Di cosa è fatta la musica di Ibisco?
Di new wave, disagi da urlare e un’oscurità ruvida che ti sfreccia addosso.
Questi gli elementi sostanziali che troviamo in Nowhere Emilia, il primo disco di Filippo Giglio, uscito venerdì per V4V Records. Un album che aspettavamo con non poca curiosità e già dall’uscita del singolo Ragazzi, remixato anche da Populous. Ora che abbiamo tutte le tracce non c’è più alcun dubbio che Ibisco, dai paesaggi annebbiati e frammentari della periferia sia capace di venir fuori a passo sicuro, con una forza emotiva che spinge e lega tutte le sue pulsazioni musicali.

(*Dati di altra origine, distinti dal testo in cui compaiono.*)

[config.mk]
export PLATFORM = sky130hd
export DESIGN_NAME = pipe_hazard_ctrl
export DESIGN_NICKNAME = d
export VERILOG_FILES = /design/src/rtl/pipe_hazard_ctrl.sv
export SDC_FILE = /design/constraint.sdc
export NUM_CORES = 1
export LEC_CHECK = 0
export ABC_AREA = 0
export CAP_MARGIN = 5
export CELL_PAD_IN_SITES_DETAIL_PLACEMENT = 1
export CELL_PAD_IN_SITES_GLOBAL_PLACEMENT = 2
export CORE_ASPECT_RATIO = 0.75
export CORE_MARGIN = 3
export CORE_UTILIZATION = 27
export DETAILED_ROUTE_END_ITERATION = 7
export GPL_TIMING_DRIVEN = 0
export PLACE_DENSITY_LB_ADDON = 0.25
export SKIP_CTS_REPAIR_TIMING = 1
export SLEW_MARGIN = 20
export SYNTH_ARGS = -nofsm -noshare
export SYNTH_HDL_FRONTEND = slang
export SYNTH_SLANG_ARGS = --single-unit
[constraint.sdc]
create_clock -name clk -period 5 [get_ports clk]
set_clock_uncertainty 0.1 [all_clocks]
set_input_delay 1 -clock clk [delete_from_list [all_inputs] [get_ports clk]]
set_output_delay 1 -clock clk [all_outputs]
set_load 0.005 [all_outputs]
`config.mk`:
```
export PLATFORM = sky130hd
export DESIGN_NAME = multi_db_counter_flat
export DESIGN_NICKNAME = d
export VERILOG_FILES = /design/src/rtl/multi_db_counter_if.sv /design/src/rtl/multi_db_counter.sv /design/src/flat_wrapper.sv
export SDC_FILE = /design/constraint.sdc
export NUM_CORES = 1
export LEC_CHECK = 0
export BUFFER_PORTS_ARGS = -buffer_cell sky130_fd_sc_hd__buf_4
export CAP_MARGIN = 40
export CORE_UTILIZATION = 50
export CTS_BUF_LIST = sky130_fd_sc_hd__clkbuf_8 sky130_fd_sc_hd__clkbuf_16
export DETAILED_ROUTE_END_ITERATION = 10
export PLACE_DENSITY_LB_ADDON = 0.25
export SLEW_MARGIN = 40
export SYNTH_ARGS = -nofsm -noshare
export SYNTH_HDL_FRONTEND = slang
export SYNTH_SLANG_ARGS = --single-unit
```
`constraint.sdc`:
```
create_clock -name clk -period 4.35 [get_ports clk]
set_clock_uncertainty 0.15 [all_clocks]
set_input_delay 0.6525 -clock clk [delete_from_list [all_inputs] [get_ports clk]]
set_output_delay 0.6525 -clock clk [all_outputs]
set_load 0.02 [all_outputs]
```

E quali sono invece le parole che fanno da collante al suo linguaggio sonoro? Lo scopriamo insieme, dopo il player.
/ge·o·gra·fì·a/
Quella dei luoghi di appartenenza e della meno visibile mappa dell’esistenza. L’insieme dei punti di partenza e di arrivo, estetizzati da chi li attraversa, da chi ci cresce dentro con inequivocabile slancio poetico. Paesaggi facenti parte dell’essenza del proprio corpo, per osmosi, scambio con le vite di chi, prima di noi, anche pochi secondi prima, li abbia plasmati per sempre.
/de·ṣo·la·zió·ne/
Condensato di decadenza, disillusione, abbandono. La sola condizione possibile. Il segnale di fumo della complicazione, lo switch nell’introspezione, la consapevolezza di una realtà sempre più compromessa dai suoi surrogati.
/pà·ni·co/
Sui viali, la sera, ripensando alla distanza tra presente reale e futuro immaginato, tra ricordi che vorremmo attuali per alterarne i difetti e aspettative che si riveleranno nuovi punti di partenza del nostro essere incapaci di accontentarci.
/pro·vìn·cia/
O come sentirsi eternamente sospesi tra un invidiabile desiderio di riscatto e la paura di non contare, comunque, mai un cazzo.
/o·scu·ri·tà/
Evadere dall’ipocrisia del dogma della felicità. L’orgoglio di complicarsi la vita camminando sulla linea sottile dell’infelicità, guardandola, osservandola con distacco, ma rispettandola quale forza motrice della costante ricerca di se stessi.
/ˈnəʊwɛː/
La parola più invidiata all’inglese. Un buco nero in cui collassa lo spazio per essere restituito come forma della mente, spazio dell’immaginazione, rappresentazione esemplare dello stallo dei doveri e delle imposizioni della civiltà. Ovvero il portale di accesso ai luoghi che esistono in funzione di chi li sa cogliere.
/né·ro/
Il colore delle due parole precedenti.
/tre·pi·da·zió·ne/
L’impossibilità di comunicare a se stessi. Porre in attesa i sogni. Trascurare l’istinto in virtù degli schemi del mercato della vita. Alimentarsi con le riserve più che mai esauribili della propria anima per non dimenticarsi di chi si è e di che cosa si vuole. Un sentimento che concede il sollievo di abbandonare lasciando in eredità preziose certezze sulla propria essenza.
/vi·ṣió·ne/
La capacità di individuare la natura di qualcosa in tutta la sua complessità e di sceglierne il suo miglior percorso nel mondo.
/con·fì·ne/
Da abbattere quando ostacolo alle più sane contaminazioni. Da considerare quando necessario a proteggere le proprie idee dall’inconsapevolezza della presunzione.